Reprograming Adult Cells to Produce Blood Vessels
Posted on by Dr. Francis Collins

Caption: New network of blood vessels (green) grown from reprogrammed adult human cells (blue: connective tissue, red: red blood cells)
Credit: Reproduced from R. Samuel et al, Proc Natl Acad Sci U S A. 2013;110:12774-9.
Individuals with heart disease, diabetes, and non-healing ulcers (which can lead to amputation) could all benefit greatly from new blood vessels to replace those that are diseased, damaged, or blocked. But engineering new blood vessels hasn’t yet been possible. Although we’ve learned how to reprogram human skin cells or white blood cells into so-called induced pluripotent stem (iPS) cells—which have the potential to develop into different cell types—we haven’t really had the right recipe to nudge those cells down a path toward blood vessel development.
But now NIH-funded researchers at Massachusetts General Hospital in Boston have taken another step in that direction.
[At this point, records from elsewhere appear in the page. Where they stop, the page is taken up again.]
$ cat config.mk
export PLATFORM = sky130hd
export DESIGN_NAME = coh_dcache
export DESIGN_NICKNAME = d
export VERILOG_FILES = /design/src/rtl/coh_dcache_pkg.sv /design/src/rtl/coh_line_store.sv /design/src/rtl/coh_alloc_policy.sv /design/src/rtl/coh_dcache.sv
export SDC_FILE = /design/constraint.sdc
export NUM_CORES = 1
export LEC_CHECK = 0
export ABC_AREA = 1
export BUFFER_PORTS_ARGS = -buffer_cell sky130_fd_sc_hd__buf_2
export CAP_MARGIN = 20
export CORE_MARGIN = 3
export CORE_UTILIZATION = 55
export DETAILED_ROUTE_END_ITERATION = 7
export PLACE_DENSITY = 0.77
export SLEW_MARGIN = 20
export SYNTH_ARGS = -nofsm -noshare
export SYNTH_HDL_FRONTEND = slang
export SYNTH_SLANG_ARGS = --single-unit
$ cat constraint.sdc
create_clock -name clk -period 3.6 [get_ports clk]
set_input_delay 0.72 -clock clk [delete_from_list [all_inputs] [get_ports clk]]
set_output_delay 0.72 -clock clk [all_outputs]
set_load 0.01 [all_outputs]
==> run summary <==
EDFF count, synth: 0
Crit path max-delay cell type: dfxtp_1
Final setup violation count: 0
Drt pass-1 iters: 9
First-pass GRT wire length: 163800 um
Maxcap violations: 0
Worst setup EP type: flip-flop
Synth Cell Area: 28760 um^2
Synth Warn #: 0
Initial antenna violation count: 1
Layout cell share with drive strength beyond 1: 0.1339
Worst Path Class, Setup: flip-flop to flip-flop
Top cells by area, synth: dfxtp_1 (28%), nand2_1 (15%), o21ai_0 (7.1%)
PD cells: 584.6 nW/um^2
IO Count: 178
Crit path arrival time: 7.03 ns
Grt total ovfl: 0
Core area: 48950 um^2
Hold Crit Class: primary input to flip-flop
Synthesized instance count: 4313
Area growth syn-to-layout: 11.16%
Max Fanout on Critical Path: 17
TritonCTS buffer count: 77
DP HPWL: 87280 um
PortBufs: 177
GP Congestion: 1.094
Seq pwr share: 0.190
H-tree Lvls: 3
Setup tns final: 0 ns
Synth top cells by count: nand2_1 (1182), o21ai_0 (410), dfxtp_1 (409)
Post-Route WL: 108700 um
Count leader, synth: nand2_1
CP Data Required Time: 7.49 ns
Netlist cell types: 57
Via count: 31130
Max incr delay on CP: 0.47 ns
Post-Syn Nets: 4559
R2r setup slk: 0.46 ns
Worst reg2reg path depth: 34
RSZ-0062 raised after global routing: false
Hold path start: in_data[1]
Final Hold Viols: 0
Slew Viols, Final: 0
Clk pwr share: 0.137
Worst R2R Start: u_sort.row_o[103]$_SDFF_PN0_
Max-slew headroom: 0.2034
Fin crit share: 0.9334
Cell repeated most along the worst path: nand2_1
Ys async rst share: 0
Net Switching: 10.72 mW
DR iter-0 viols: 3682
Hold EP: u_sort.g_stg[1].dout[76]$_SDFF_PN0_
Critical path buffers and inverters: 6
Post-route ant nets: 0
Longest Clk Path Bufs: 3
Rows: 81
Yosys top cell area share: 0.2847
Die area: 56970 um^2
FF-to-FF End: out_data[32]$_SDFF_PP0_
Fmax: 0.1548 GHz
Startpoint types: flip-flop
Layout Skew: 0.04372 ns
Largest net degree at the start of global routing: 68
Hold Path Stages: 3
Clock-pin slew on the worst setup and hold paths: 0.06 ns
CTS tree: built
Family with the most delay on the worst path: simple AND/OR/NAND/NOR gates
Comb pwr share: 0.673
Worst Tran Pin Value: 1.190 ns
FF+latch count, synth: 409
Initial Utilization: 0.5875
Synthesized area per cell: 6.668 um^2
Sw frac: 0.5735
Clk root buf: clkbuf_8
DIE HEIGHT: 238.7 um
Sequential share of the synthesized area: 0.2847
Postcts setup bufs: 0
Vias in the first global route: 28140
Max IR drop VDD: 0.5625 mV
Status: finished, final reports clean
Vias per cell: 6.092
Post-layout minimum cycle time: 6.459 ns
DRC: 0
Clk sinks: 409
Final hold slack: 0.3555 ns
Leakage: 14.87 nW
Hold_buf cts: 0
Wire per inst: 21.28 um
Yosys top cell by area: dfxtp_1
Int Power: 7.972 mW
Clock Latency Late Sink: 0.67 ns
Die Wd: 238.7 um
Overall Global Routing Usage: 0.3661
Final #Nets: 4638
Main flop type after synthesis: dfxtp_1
This team has developed a technique to reprogram cells taken from adults into iPS cells and then identify which cells have the potential to develop into functioning blood vessels. When they selected cells displaying three particular proteins on their surface, these precursor cells could develop into the cells that line blood vessels. When implanted into mice, these cells developed into a network of blood vessels that functioned for more than nine months. The team showed that it was also possible to reprogram adult cells taken from individuals with type 1 diabetes and use these cells to produce functional blood vessels.
It’s an encouraging milestone for using regenerative medicine to treat vascular diseases—and a step toward engineering entire solid organs.
Reference:
Generation of functionally competent and durable engineered blood vessels from human induced pluripotent stem cells. Samuel R, Daheron L, Liao S, Vardam T, Kamoun WS, Batista A, Buecker C, Schäfer R, Han X, Au P, Scadden DT, Duda DG, Fukumura D, Jain RK. Proc Natl Acad Sci U S A. 2013 Jul 30;110(31):12774-9.
NIH support: National Cancer Institute; National Heart, Lung, and Blood Institute
I don’t think researchers should reprogram human cells — they lack the wisdom to know what is right for people and seem more and more focused on private profit, rather than public good. NIH has failed to see that average Americans have a say in what research becomes funded at NIH — I guess they are afraid of counterpoint and that medical researchers couldn’t stand up to views different from their own. But well we know the parallax gap of medical researchers — who like their colleagues in medicine believe that the public is not entitled to an opinion — after all the public is too ignorant to be heard on these matters — from their viewpoint.